The whole of the Hebraic law aimed at attaining a society which acted in a “just manner.” A just response is our obligation toward God given the state of holiness in which God created us. (CCC 375) It is also the just response due toward all peoples which obliges respect for the rights of the other and establishes a harmony that promotes equity regarding persons and for the common good. (CCC Glossary) For any individual, community, or nation to be “just” is dependent upon the love to which we, as followers of Christ, are commanded. Without love, justice is not possible.

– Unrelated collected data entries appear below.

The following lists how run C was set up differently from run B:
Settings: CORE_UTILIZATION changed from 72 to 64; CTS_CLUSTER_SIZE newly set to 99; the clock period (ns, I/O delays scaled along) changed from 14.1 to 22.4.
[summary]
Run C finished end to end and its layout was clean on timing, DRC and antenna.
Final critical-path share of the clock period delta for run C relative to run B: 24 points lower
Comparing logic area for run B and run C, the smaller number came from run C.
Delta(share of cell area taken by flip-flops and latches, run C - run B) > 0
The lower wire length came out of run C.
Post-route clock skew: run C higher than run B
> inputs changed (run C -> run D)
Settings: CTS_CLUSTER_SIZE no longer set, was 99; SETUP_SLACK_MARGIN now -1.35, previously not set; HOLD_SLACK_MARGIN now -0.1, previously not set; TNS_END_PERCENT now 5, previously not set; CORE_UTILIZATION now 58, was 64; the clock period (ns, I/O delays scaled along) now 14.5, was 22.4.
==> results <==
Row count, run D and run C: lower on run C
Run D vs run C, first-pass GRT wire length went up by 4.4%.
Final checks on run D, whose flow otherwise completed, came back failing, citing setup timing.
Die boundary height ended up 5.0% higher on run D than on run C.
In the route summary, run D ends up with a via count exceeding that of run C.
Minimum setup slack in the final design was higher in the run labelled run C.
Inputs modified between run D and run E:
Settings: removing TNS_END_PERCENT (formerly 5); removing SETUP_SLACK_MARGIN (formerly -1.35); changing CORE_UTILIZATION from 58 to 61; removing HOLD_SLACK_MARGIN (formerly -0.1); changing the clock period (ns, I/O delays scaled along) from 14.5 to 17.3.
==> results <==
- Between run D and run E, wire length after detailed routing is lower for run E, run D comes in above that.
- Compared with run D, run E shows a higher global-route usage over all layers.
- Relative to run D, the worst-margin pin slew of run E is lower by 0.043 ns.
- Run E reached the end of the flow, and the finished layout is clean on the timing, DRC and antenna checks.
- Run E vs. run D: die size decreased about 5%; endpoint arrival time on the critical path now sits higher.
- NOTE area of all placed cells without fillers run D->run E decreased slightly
==> job 9915: inputs <==
// alu
module alu (
    input               i_clk,
    input               i_rst_n,
    input               i_valid,
    input signed [11:0] i_data_a,
    input signed [11:0] i_data_b,
    input        [2:0]  i_inst,
    output              o_valid,
    output       [11:0] o_data,
    output              o_overflow
);
Settings: LEC_CHECK=0, CAP_MARGIN=10, CELL_PAD_IN_SITES_DETAIL_PLACEMENT=1, CELL_PAD_IN_SITES_GLOBAL_PLACEMENT=2, CORE_MARGIN=2, CORE_UTILIZATION=60, CTS_CLUSTER_DIAMETER=219, GPL_ROUTABILITY_DRIVEN=1, GPL_TIMING_DRIVEN=1, MAX_ROUTING_LAYER=met5, PLACE_DENSITY_LB_ADDON=0.16, SLEW_MARGIN=20, TNS_END_PERCENT=55; clock period 13.2 ns.
run.sh (not shown) runs the stock make flow with config.mk's settings and CLKGATE_MAP_FILE=.
==> inputs of job 7905, as changes to job 9915 <==
==> flow/config.mk (replaced) <==
export PLATFORM = sky130hd
export DESIGN_NAME = alu
export DESIGN_NICKNAME = alu
export VERILOG_FILES = /design/flow/design.v
export SDC_FILE = /design/flow/constraint.sdc
export NUM_CORES = 4
export LEC_CHECK = 0
export CAP_MARGIN = 20
export CELL_PAD_IN_SITES_DETAIL_PLACEMENT = 0
export CELL_PAD_IN_SITES_GLOBAL_PLACEMENT = 0
export CORE_MARGIN = 2
export CORE_UTILIZATION = 33
export CTS_CLUSTER_DIAMETER = 219
export CTS_CLUSTER_SIZE = 100
export GPL_ROUTABILITY_DRIVEN = 1
export GPL_TIMING_DRIVEN = 1
export MAX_ROUTING_LAYER = met5
export SETUP_SLACK_MARGIN = -0.46
export SLEW_MARGIN = 20
==> flow/constraint.sdc (replaced) <==
create_clock -name core_clock -period 9.36 [get_ports {i_clk}]
set_input_delay 1.8720 -clock core_clock [delete_from_list [all_inputs] [get_ports {i_clk}]]
set_output_delay 1.8720 -clock core_clock [all_outputs]
set_load 0.01 [all_outputs]
==> flow_summary_export.csv <==
group,metric,value,unit
status,outcome,"aborted with a tool error",
status,failing_step,"global placement without I/O",
status,toolErrorMsg,"[ERROR FLW-0024] Place density exceeds 1.0 (current PLACE_DENSITY_LB_ADDON =  0.16). Please check if the value of  PLACE_DENSITY_LB_ADDON is between 0 and 0.99.",
die,fp_util,61.0,%
die,rows,48,
-- figures above: job 9915

==> flow_summary_export.csv <==
group,metric,value,unit
status,outcome,"complete, but fails checks",
status,violations,"negative setup slack",
timing,fin_ws,-0.172,ns
timing,setup_violations,3,
-- figures above: job 7905


========
==> inputs of job 1600 <==
Starting RTL as in the previous note.
clock: 9.65 ns
lec_check: 0
abc_area: 1
cap_margin: 15
core_margin: 2
core_utilization: 40
gpl_timing_driven: 0
hold_slack_margin: 0.28
min_routing_layer: met1
slew_margin: 20
==> job 4086 (differences from job 1600) <==
- CAP_MARGIN: 15 -> 20
- CORE_ASPECT_RATIO: unset -> 0.9
- CTS_CLUSTER_DIAMETER: unset -> 84
- GPL_ROUTABILITY_DRIVEN: unset -> 0
- HOLD_SLACK_MARGIN: 0.28 -> 0.01
- MAX_ROUTING_LAYER: unset -> met4
- PLACE_DENSITY: unset -> 0.54
- TNS_END_PERCENT: unset -> 10
==> flow/constraint.sdc (replaced) <==
create_clock -name core_clock -period 12.5 [get_ports {i_clk}]
set_input_delay 2.5000 -clock core_clock [delete_from_list [all_inputs] [get_ports {i_clk}]]
set_output_delay 2.5000 -clock core_clock [all_outputs]
set_load 0.01 [all_outputs]
==> job 1075 (differences from job 1600) <==
- ABC_AREA: 1 -> unset
- CAP_MARGIN: 15 -> 20
- CORE_UTILIZATION: 40 -> 72
- CTS_CLUSTER_DIAMETER: unset -> 50
- GPL_TIMING_DRIVEN: 0 -> unset
- HOLD_SLACK_MARGIN: 0.28 -> unset
- MIN_ROUTING_LAYER: met1 -> unset
- PLACE_DENSITY_LB_ADDON: unset -> 0.24
- TNS_END_PERCENT: unset -> 5
==> flow/constraint.sdc (replaced) <==
create_clock -name core_clock -period 9.17 [get_ports {i_clk}]
set_input_delay 1.8340 -clock core_clock [delete_from_list [all_inputs] [get_ports {i_clk}]]
set_output_delay 1.8340 -clock core_clock [all_outputs]
set_load 0.01 [all_outputs]
==> qor summary <==
quantity	job 1600	job 1075	job 4086
Outcome	complete, no violations	stopped before the end	complete, no violations
Last stage reached	-	5_1_grt	-
Number of clock-tree buffers in the layout	3	-	3
Post-Syn Area per Cell	6.65 um2	7.98 um2	6.65 um2
Number of antenna-violating nets in the routed design	0	-	0
Synthesized cell area	11300 um2	10500 um2	11300 um2
Floorplan net count	1983	1591	1983
Start point of the worst min-delay path	overflow_old$_DFFE_PN0P_	-	overflow_old$_DFFE_PN0P_
AND-OR/OR-AND Cells, Area Fraction	10.8%	16.2%	10.8%
Most popular library cell in the synthesized design by count	nand2_1	inv_1	nand2_1
Crit path buf inv count	7	-	9
Die Size	29700 um2	15500 um2	29700 um2
Buffers excl. clock	86	-	84
Number of maximum-capacitance violations	0	-	0
CP dominant cell by count	nand2_1	-	nand2_1
Largest cell class by area	multi-input combinational cells	-	multi-input combinational cells
Critical path launch point	i_data_b[2]	-	i_data_a[11]
Clk_skew	0.0115 ns	-	0.0119 ns
Placed insts	2125	1722	2107
Area taken by multi-input logic gates	9010 um2	-	8950 um2
// DilatedCausal1DConv
module DilatedCausal1DConv #(
    parameter integer DILATION_FACTOR = 2,
    parameter integer KERNEL_SIZE = 3,
    parameter integer INPUT_CHANNELS = 16,
    parameter integer OUTPUT_CHANNELS = 16
)(
    input clk,
    input reset,
    input wire [INPUT_CHANNELS*8-1:0] x,  
    output reg [OUTPUT_CHANNELS*8-1:0] y,  
    input h_write,
    input [7:0] h_index_channel,
    input [7:0] h_index_filter,
    input [7:0] h_value    
    );
    localparam integer TAPS = DILATION_FACTOR*(KERNEL_SIZE-1) + 1;
    reg signed [7:0] h [0:INPUT_CHANNELS*KERNEL_SIZE-1];        
    reg signed [7:0] x_delay [0:INPUT_CHANNELS*TAPS-1];          
    reg signed [15:0] mul [0:INPUT_CHANNELS*KERNEL_SIZE-1];
    reg signed [15:0] sum [0:OUTPUT_CHANNELS-1];
    integer i,j;
    always @(posedge clk or posedge reset) begin
        if(reset) begin
        for(i = 0; i <= INPUT_CHANNELS-1; i= i+1) begin
            for (j = 0; j <= (DILATION_FACTOR*(KERNEL_SIZE-1)); j = j + 1) begin
                x_delay[i*TAPS+j] <= 8'sh0;
            end           
        end
    end
        else begin
        for(i = 0; i <= INPUT_CHANNELS-1; i= i+1) begin
            for(j=(DILATION_FACTOR*(KERNEL_SIZE-1)); j>0; j=j-1) begin
                x_delay[i*TAPS+j] <= x_delay[i*TAPS+j-1];
            end
            x_delay[i*TAPS] <= x[i*8 +: 8];
        end
    end
end
    always @ (posedge clk or posedge reset) begin  
        if(reset) begin
            for(i = 0; i <= INPUT_CHANNELS-1; i= i+1) begin
                for(j=0; j<KERNEL_SIZE; j=j+1) begin
                    h[i*KERNEL_SIZE+j] <= 8'd1 + j;
                end
            end
        end
        else begin
            for(i = 0; i <= INPUT_CHANNELS-1; i= i+1) begin
                for(j=0; j<KERNEL_SIZE; j=j+1) begin
                    if(h_write == 1 && h_index_channel == i && h_index_filter == j) begin
                        h[i*KERNEL_SIZE+j] <= h_value;
                    end
                end
            end
        end
    end    
  ...
For scale: ~1200 flip-flops, about 280 I/O pins, ~0.16 mm2 of cells after synthesis.
make LEC_CHECK=0 ABC_AREA=0 CAP_MARGIN=15 CORE_ASPECT_RATIO=1.17 CORE_MARGIN=2 CORE_UTILIZATION=72 CTS_CLUSTER_DIAMETER=44 CTS_CLUSTER_SIZE=37 MAX_ROUTING_LAYER=met5 PLACE_DENSITY_LB_ADDON=0.18 SETUP_SLACK_MARGIN=1.81 SLEW_MARGIN=20 TNS_END_PERCENT=70 finish   # period 6.23 ns
run.sh (not shown) runs the stock make flow with config.mk's settings and CLKGATE_MAP_FILE=.
The starting point completed, yet does not pass: setup timing.
Then changed:
ABC_AREA = unset   (was 0)
CAP_MARGIN = 20   (was 15)
CORE_ASPECT_RATIO = unset   (was 1.17)
CORE_UTILIZATION = 68   (was 72)
CTS_CLUSTER_DIAMETER = unset   (was 44)
CTS_CLUSTER_SIZE = unset   (was 37)
MAX_ROUTING_LAYER = unset   (was met5)
PLACE_DENSITY_LB_ADDON = unset   (was 0.18)
SETUP_SLACK_MARGIN = unset   (was 1.81)
TNS_END_PERCENT = unset   (was 70)
clock period = 5.12 ns   (was 6.23 ns; I/O delays follow)
After rerunning: The changed run finished with setup timing left; routed wire length falls by 18%; worst setup slack loses 0.56 ns; clock skew drops by 0.036 ns; sequential share of layout area hardly moves; global-route usage shrinks by 6.1 points; die area rose by 5.8%; clock power is lower by about 3%; combinational power came out higher by 17%; area after synthesis is unchanged; first-iteration DRC count falls by 42%.

========
== v7 ==
DilatedCausal1DConv again, from the RTL that the note above started with.
// DilatedCausal1DConv
module DilatedCausal1DConv #(
    parameter integer DILATION_FACTOR = 2,
    parameter integer KERNEL_SIZE = 3,
    parameter integer INPUT_CHANNELS = 16,
    parameter integer OUTPUT_CHANNELS = 16
)(
    input clk,
    input reset,
    input wire [INPUT_CHANNELS*8-1:0] x,  
    output reg [OUTPUT_CHANNELS*8-1:0] y,  
    input h_write,
    input [7:0] h_index_channel,
    input [7:0] h_index_filter,
    input [7:0] h_value    
    );
    localparam integer TAPS = DILATION_FACTOR*(KERNEL_SIZE-1) + 1;
    reg signed [7:0] h [0:INPUT_CHANNELS*KERNEL_SIZE-1];        
    reg signed [7:0] x_delay [0:INPUT_CHANNELS*TAPS-1];          
    reg signed [15:0] mul [0:INPUT_CHANNELS*KERNEL_SIZE-1];
    reg signed [15:0] sum [0:OUTPUT_CHANNELS-1];
    integer i,j;
    always @(posedge clk or posedge reset) begin
        if(reset) begin
        for(i = 0; i <= INPUT_CHANNELS-1; i= i+1) begin
            for (j = 0; j <= (DILATION_FACTOR*(KERNEL_SIZE-1)); j = j + 1) begin
                x_delay[i*TAPS+j] <= 8'sh0;
            end           
        end
    end
        else begin
        for(i = 0; i <= INPUT_CHANNELS-1; i= i+1) begin
            for(j=(DILATION_FACTOR*(KERNEL_SIZE-1)); j>0; j=j-1) begin
                x_delay[i*TAPS+j] <= x_delay[i*TAPS+j-1];
            end
            x_delay[i*TAPS] <= x[i*8 +: 8];
        end
    end
end
    always @ (posedge clk or posedge reset) begin  
        if(reset) begin
            for(i = 0; i <= INPUT_CHANNELS-1; i= i+1) begin
                for(j=0; j<KERNEL_SIZE; j=j+1) begin
                    h[i*KERNEL_SIZE+j] <= 8'd1 + j;
                end
            end
        end
        else begin
            for(i = 0; i <= INPUT_CHANNELS-1; i= i+1) begin
                for(j=0; j<KERNEL_SIZE; j=j+1) begin
                    if(h_write == 1 && h_index_channel == i && h_index_filter == j) begin
                        h[i*KERNEL_SIZE+j] <= h_value;
                    end
                end
            end
        end
    end    
always @(*) begin
    for(i = 0; i <= INPUT_CHANNELS-1; i= i+1) begin
        sum[i] = 0;
  ...
clock: 5.24 ns
lec_check: 0
cap_margin: 20
core_margin: 2
core_utilization: 40
gpl_timing_driven: 0
slew_margin: 20
tns_end_percent: 55
Status v7: flow complete, layout not clean - setup timing
Relative to v7, the following input files were edited for v50:
Settings: putting CTS_CLUSTER_SIZE at 13 where nothing was set; clearing TNS_END_PERCENT, which used to be 55; clearing GPL_TIMING_DRIVEN, which used to be 0; swapping 40 for 72 in CORE_UTILIZATION; swapping 5.24 for 6.55 in the clock period (ns, I/O delays scaled along).
==> results <==
- As for a clean layout from v50 and v7, there is none.
- From the logs: v50 reached the end of the flow and failed the layout checks with setup timing.
- In v7 the implementation completed, yet the final layout does not meet the checks, the culprit being setup timing.
- Cmp v50 and v7 / sequential power / lower: v50
- v7 has higher setup violation total in the final timing report than v50.
- From v7 to v50 the numbers moved as follows: max-slew headroom at the worst pin dropped 11 points, routed wire length went up by 5.5%.
- Compared with v7, v50 ends up with more cell area.
- Per the comparison of v50 with v7, total power divided by cell area went down; multi-input logic portion of the cell area went down; via count went up; logic depth of the worst register-to-register path went up.
What v5 does differently from v50 at the input level:
Settings: setting CTS_CLUSTER_DIAMETER to 345 for the first time; setting HOLD_SLACK_MARGIN to -0.08 for the first time; changing the clock period (ns, I/O delays scaled along) from 6.55 to 3.86.
Every stage of v50 finished as expected; the final checks, on the other hand, flagged setup timing, which means the layout fails.
v5 finished all stages; layout check result: FAIL, due to setup timing.
Per the comparison of v5 with v50, flip-flop count comparable; part of the cycle the worst path needs higher; sequential share of layout area now smaller; all-layer global routing usage increased by 1.1 points relative to the old numbers.
Measured against each other, v5 and v50 differ in total power, the lower figure coming from v50.
Slowest stage cell on the critical path = dfstp_2: v50; slowest stage cell on the critical path = fa_1: v5
The worst hold slack was comparable across v5 and v50.
v50 → v5: areal power density over the cells went up by 59 mW/mm², final critical path time including I/O delays and setup climbed 0.036 ns, maximum root-to-sink buffer count about even.
Edits applied to the flow inputs when going from v5 to v39:
Settings: HOLD_SLACK_MARGIN: -0.08 -> unset; CORE_UTILIZATION: 72 -> 40; CTS_CLUSTER_DIAMETER: 345 -> unset; CTS_CLUSTER_SIZE: 13 -> unset; the clock period (ns, I/O delays scaled along): 3.86 -> 6.95.
==> results <==
v39 has completed all stages; timing, DRC and antenna checks passed.
Compared with v5, in v39 routed wire length dropped 11%, count of vias placed by the detailed router dropped 15919, final standard cell area without fillers dropped 6.3%, fmax climbed about 1.1%, non-clock buffer count dropped 1739.
v39 vs v5, total power went down by 39%.
Lower required time of the critical path goes to v5 over v39.

========
## v44
DilatedCausal1DConv again, from the RTL that the note above started with.
export LEC_CHECK = 0
export CAP_MARGIN = 20
export CORE_MARGIN = 2
export CORE_UTILIZATION = 65
export CTS_CLUSTER_DIAMETER = 35
export SETUP_SLACK_MARGIN = 1.3
export SLEW_MARGIN = 20
create_clock -name core_clock -period 6.39 [get_ports {clk}]
v44 completed end to end; final checks failed (setup timing).
> inputs changed (v44 -> v9)
# v44
export LEC_CHECK = 0
export CAP_MARGIN = 20
export CORE_MARGIN = 2
export CORE_UTILIZATION = 65
export CTS_CLUSTER_DIAMETER = 35
export SETUP_SLACK_MARGIN = 1.3
export SLEW_MARGIN = 20
create_clock -name core_clock -period 6.39 [get_ports {clk}]
# v9
export LEC_CHECK = 0
export CAP_MARGIN = 20
export CORE_ASPECT_RATIO = 0.5
export CORE_MARGIN = 2
export CORE_UTILIZATION = 40
export CTS_CLUSTER_DIAMETER = 218
export SLEW_MARGIN = 20
create_clock -name core_clock -period 7.0 [get_ports {clk}]
## What came out
No stage failed in v9, and the final checks on the layout all came back clean. v44: flow complete, layout not clean; failing: setup timing. For v9, the worst setup path startpoint was h[15][4]$_DFFE_PP0P_, unlike v44, where it was h[27][0]$_DFFE_PP1P_. Summary of the comparison: fmax is higher in v9, relative to v44. v9 vs. v44: total wire length after detailed routing went down by 35 mm. Against v44, v9 reports a total power that is lower. Measured against each other, v44 and v9 differ in detailed-route wire length on metal 1, the lower figure coming from v9. Total inserted antenna cells, v44 and v9, higher one = v44. Between v44 and v9, combinational share of power decreased.
Input changes introduced in v45 (baseline for comparison: v9):
# v9
export LEC_CHECK = 0
export CAP_MARGIN = 20
export CORE_ASPECT_RATIO = 0.5
export CORE_MARGIN = 2
export CORE_UTILIZATION = 40
export CTS_CLUSTER_DIAMETER = 218
export SLEW_MARGIN = 20
create_clock -name core_clock -period 7.0 [get_ports {clk}]
# v45
export LEC_CHECK = 0
export CAP_MARGIN = 20
export CORE_MARGIN = 2
export CORE_UTILIZATION = 59
export CTS_CLUSTER_DIAMETER = 52
export CTS_CLUSTER_SIZE = 52
export MAX_ROUTING_LAYER = met4
export SETUP_SLACK_MARGIN = 1.3
export SLEW_MARGIN = 20
create_clock -name core_clock -period 4.91 [get_ports {clk}]
Notes after the runs:
- STATUS run=v45 STAGES=ALL_DONE FINAL_CHECKS=FAILED CAUSE=setup timing
- Going from v9 to v45, the part of the total power dissipated in the clock network was found to have gone up by 1.4 points.
- Diff v9 -> v45 | final area | up by more than 10%
- Relative to v9, global routing met3 resource utilization increased by 1.3 points in v45.
- Combined area of all synthesized cells came out exactly the same in v45 and v9.
- v45 — combinational cell fraction of total power 4.0 points higher, v9 as reference
- Highest metal layer used by the detailed router = met4: v45; highest metal layer used by the detailed router = met5: v9
- Measured against each other, v45 and v9 differ in count of clock-buffer cells in the layout, the higher figure coming from v45.
- v9 → v45: multiplexer fraction of the synthesized cell area held, instance count on the critical path shrank by about 13%, utilization saw an increase, reported net switching power grew by about 80%, global placer's final weighted congestion shows an increase of 7.7%.
- v9 reports its start point of the critical path as h[15][4]$_DFFE_PP0P_ while v45 reports x_delay[49][3]$_DFF_PP0_.
Input changes introduced in v57 (baseline for comparison: v45):
# v45
export LEC_CHECK = 0
export CAP_MARGIN = 20
export CORE_MARGIN = 2
export CORE_UTILIZATION = 59
export CTS_CLUSTER_DIAMETER = 52
export CTS_CLUSTER_SIZE = 52
export MAX_ROUTING_LAYER = met4
export SETUP_SLACK_MARGIN = 1.3
export SLEW_MARGIN = 20
create_clock -name core_clock -period 4.91 [get_ports {clk}]
# v57
export LEC_CHECK = 0
export CAP_MARGIN = 20
export CORE_ASPECT_RATIO = 0.85
export CORE_MARGIN = 2
export CORE_UTILIZATION = 72
export CTS_CLUSTER_SIZE = 13
export PLACE_DENSITY = 0.95
export SLEW_MARGIN = 20
create_clock -name core_clock -period 6.55 [get_ports {clk}]
==> comparison <==
Share of the yosys chip area belonging to registers came out exactly the same in v45 and v57.
v57 | ERROR | global routing (5_1_grt)
Reported for v45 and v57, count of boundary I/O pins turned out identical to the last digit.
Re async set or reset register ratio after synthesis: no difference whatsoever between v57 and v45.
Cmp v45 and v57 / number of rows in the core area / lower: v57
Going from v45 to v57, horizontal die dimension shrank slightly.
In v57, the routability congestion estimate from global placement came out about 2.5% above the value in v45.
NOTE vertical die size v45->v57 decreased by more than 10%
No activity file was given, so power comes from the tool's default toggle rates.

Jesus also tells us that what the prophets proclaimed is dependent on a community which lives out agapeo-love. The prophets were those who worked as God’s envoy’s, the legatus divinus, who constantly proclaimed divine revelation which called society to truth. Everything they, and now we, proclaim about Truth, Jesus, depends on the quality of our undivided love for Christ, and with equal manner, our love of neighbor, wherever we find them.
The word for “depend” in Greek is “krematai” meaning, “to hang.” The word image is of a large mass precariously suspended by means of two very thin ropes or hairs. (Huntington Matthew 22:40) This is how important our love is. The law and the prophets hang as if by hair. If we do not love, there is no justice, and the truth of the Gospel rings hollow. Without Christian love of God and neighbor, everything comes crashing down. The Gospel is meaningless. It reminds me of the hymn, “they will know we are Christians by our love.”
Everything depends on love, not an emotional affection, but an intense and willed love for God and our neighbor. It is in and through the quality of this love that God’s kingdom on earth is realized. It is to this love that justice and truth hang, like a great mass, suspended upon two hairs. It is to this love that Jesus commands us especially regarding our neighbor. It is only a question of our will. Will you love?
Endnotes:
Catholic Church. Catechism of the Catholic Church. 2nd Ed. Washington, DC: United States Catholic Conference, 2000. Print.
Harrington, Daniel J. The Gospel of Matthew. Ed. Daniel J. Harrington. Vol. 1. Collegeville, MN: Liturgical Press, 2007. Print. Sacra Pagina Series.
New American Bible. Revised Edition. Washington, DC: The United States Conference of Catholic Bishops, 2011. Print.
Yarbrough, Robert W. “3 John.” Holman Illustrated Bible Commentary. Ed. E. Ray Clendenen and Jeremy Royal Howard. Broadman & Holman, 2015. 1377. Print.